In short, this isn't the right-wing fairy tale you hear bandied about so often, in which overly-enabled "takers" try to leech so much money off the productive "makers" that they wind up bringing a company to its knees. Employers and employees participate in a mutual economic undertaking that common decency holds should require sacrifices from both sides. As happens so often, the workers were willing to accept losses while the people at the top refused to accept any of their own. Because so many of the fundamental protections guaranteed to labor by early 20th Century presidents like Theodore Roosevelt, Woodrow Wilson, and Franklin Roosevelt were eliminated by Ronald Reagan and his successors, workers have lacked the power to effectively defend their own economic interests and rights. That is why - right, wrong, or indifferent - private sector employers usually have the upper hand.
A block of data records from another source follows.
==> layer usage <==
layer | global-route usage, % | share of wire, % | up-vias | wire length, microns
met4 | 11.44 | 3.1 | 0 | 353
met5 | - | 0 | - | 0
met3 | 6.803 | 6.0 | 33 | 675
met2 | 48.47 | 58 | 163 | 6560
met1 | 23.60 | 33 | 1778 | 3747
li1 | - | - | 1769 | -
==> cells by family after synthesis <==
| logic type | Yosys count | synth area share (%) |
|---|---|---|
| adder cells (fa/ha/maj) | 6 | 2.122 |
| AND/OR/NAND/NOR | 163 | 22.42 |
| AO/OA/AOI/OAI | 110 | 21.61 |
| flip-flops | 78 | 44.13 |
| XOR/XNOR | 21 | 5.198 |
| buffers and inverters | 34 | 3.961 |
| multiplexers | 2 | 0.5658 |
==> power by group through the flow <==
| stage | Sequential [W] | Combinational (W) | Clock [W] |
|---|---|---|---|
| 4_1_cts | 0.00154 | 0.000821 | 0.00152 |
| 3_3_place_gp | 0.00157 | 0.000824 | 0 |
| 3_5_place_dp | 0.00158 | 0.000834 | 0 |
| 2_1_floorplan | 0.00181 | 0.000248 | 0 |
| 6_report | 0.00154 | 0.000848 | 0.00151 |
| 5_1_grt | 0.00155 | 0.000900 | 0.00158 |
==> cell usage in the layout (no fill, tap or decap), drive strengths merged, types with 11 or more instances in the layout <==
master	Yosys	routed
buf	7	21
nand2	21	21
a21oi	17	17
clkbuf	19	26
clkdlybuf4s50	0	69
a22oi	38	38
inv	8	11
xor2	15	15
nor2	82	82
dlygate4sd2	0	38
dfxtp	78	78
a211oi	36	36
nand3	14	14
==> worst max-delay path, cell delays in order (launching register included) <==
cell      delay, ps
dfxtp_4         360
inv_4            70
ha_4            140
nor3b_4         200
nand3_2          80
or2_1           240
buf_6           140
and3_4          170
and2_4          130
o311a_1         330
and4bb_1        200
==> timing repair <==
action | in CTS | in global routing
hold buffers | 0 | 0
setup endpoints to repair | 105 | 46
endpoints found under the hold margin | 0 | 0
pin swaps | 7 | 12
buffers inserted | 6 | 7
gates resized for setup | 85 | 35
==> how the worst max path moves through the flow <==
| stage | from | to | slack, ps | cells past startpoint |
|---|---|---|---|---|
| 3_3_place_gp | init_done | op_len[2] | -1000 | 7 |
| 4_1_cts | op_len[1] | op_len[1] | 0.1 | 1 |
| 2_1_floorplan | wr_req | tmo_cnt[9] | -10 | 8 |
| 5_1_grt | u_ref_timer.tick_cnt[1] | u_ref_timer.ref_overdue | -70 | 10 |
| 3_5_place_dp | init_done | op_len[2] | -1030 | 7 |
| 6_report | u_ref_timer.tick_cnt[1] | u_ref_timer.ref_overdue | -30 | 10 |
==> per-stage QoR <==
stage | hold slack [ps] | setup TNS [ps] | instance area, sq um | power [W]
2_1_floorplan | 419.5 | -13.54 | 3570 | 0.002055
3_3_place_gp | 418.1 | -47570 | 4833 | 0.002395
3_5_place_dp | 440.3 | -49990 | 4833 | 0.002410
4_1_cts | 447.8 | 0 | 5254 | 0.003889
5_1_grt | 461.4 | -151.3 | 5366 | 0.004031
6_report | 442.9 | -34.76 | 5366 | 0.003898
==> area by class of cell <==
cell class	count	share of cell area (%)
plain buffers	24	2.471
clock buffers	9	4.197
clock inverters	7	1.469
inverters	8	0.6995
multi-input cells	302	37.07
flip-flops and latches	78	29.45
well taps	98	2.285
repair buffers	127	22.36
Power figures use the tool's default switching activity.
$ cat config.mk
export PLATFORM = sky130hd
export DESIGN_NAME = aes_block_loader_flat
export DESIGN_NICKNAME = d
export VERILOG_FILES = /design/src/rtl/aes_pkg.sv /design/src/rtl/aes_block_loader_if.sv /design/src/rtl/aes_byte_shift_reg.sv /design/src/rtl/aes_block_loader.sv /design/src/flat_wrapper.sv
export SDC_FILE = /design/constraint.sdc
export NUM_CORES = 1
export LEC_CHECK = 0
export CAP_MARGIN = 20
export CORE_UTILIZATION = 25
export CTS_BUF_LIST = sky130_fd_sc_hd__clkbuf_2 sky130_fd_sc_hd__clkbuf_4 sky130_fd_sc_hd__clkbuf_8
export CTS_CLUSTER_SIZE = 20
export DETAILED_ROUTE_END_ITERATION = 10
export PLACE_DENSITY = 0.46
export SYNTH_ARGS = -nofsm -noshare
export SYNTH_HDL_FRONTEND = slang
export SYNTH_SLANG_ARGS = --single-unit
$ cat constraint.sdc
create_clock -name clk -period 3.09 [get_ports clk]
set_input_delay 0.618 -clock clk [delete_from_list [all_inputs] [get_ports clk]]
set_output_delay 0.618 -clock clk [all_outputs]
set_load 0.05 [all_outputs]
<file path="config.mk">
export PLATFORM = sky130hd
export DESIGN_NAME = mx_mdio_master
export DESIGN_NICKNAME = d
export VERILOG_FILES = /design/src/rtl/mx_mdio_master.sv
export SDC_FILE = /design/constraint.sdc
export NUM_CORES = 1
export LEC_CHECK = 0
export CORE_MARGIN = 3
export CORE_UTILIZATION = 47
export DETAILED_ROUTE_END_ITERATION = 12
export PLACE_DENSITY = 0.73
export SLEW_MARGIN = 20
export SYNTH_ARGS = -nofsm -noshare
export SYNTH_HDL_FRONTEND = slang
export SYNTH_SLANG_ARGS = --single-unit
</file>
<file path="constraint.sdc">
create_clock -name clk_i -period 6.2 [get_ports clk_i]
set_input_delay 1.55 -clock clk_i [delete_from_list [all_inputs] [get_ports clk_i]]
set_output_delay 1.55 -clock clk_i [all_outputs]
set_load 0.01 [all_outputs]
</file>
Although Christie's biggest fight has been against a public union (the New Jersey Education Association) instead of a private one, the issues at stake here cut to the heart of one of the defining problems of American economic life today. On the one side are conservatives and libertarians who – whether their ideological origins trace back to Tea Party pamphlets, Ayn Rand manifestos, or the pseudoscholarly world of Austrian economics – are consistent in finding a way to vilify the struggling members of America's working class. On the other are the liberals, moderates, and those who simply possess a humanitarian bent, all of whom agree with Franklin Roosevelt's immortal maxim:
"Every man has a right to life; and this means that he has also a right to make a comfortable living. He may by sloth or crime decline to exercise that right; but it may not be denied him. We have no actual famine or death; our industrial and agricultural mechanism can produce enough and to spare. Our government formal and informal, political and economic, owes to everyone an avenue to possess himself of a portion of that plenty sufficient for his needs, through his own work."
For that to happen, we need to start by seriously exploring the deeper socioeconomic problems that put the 18,500 Hostess workers in this jam in the first place. One way to do that would be to hear what future national leaders like Chris Christie really think of both this strike and the larger plight of America's beleaguered working class ... all fat jokes aside.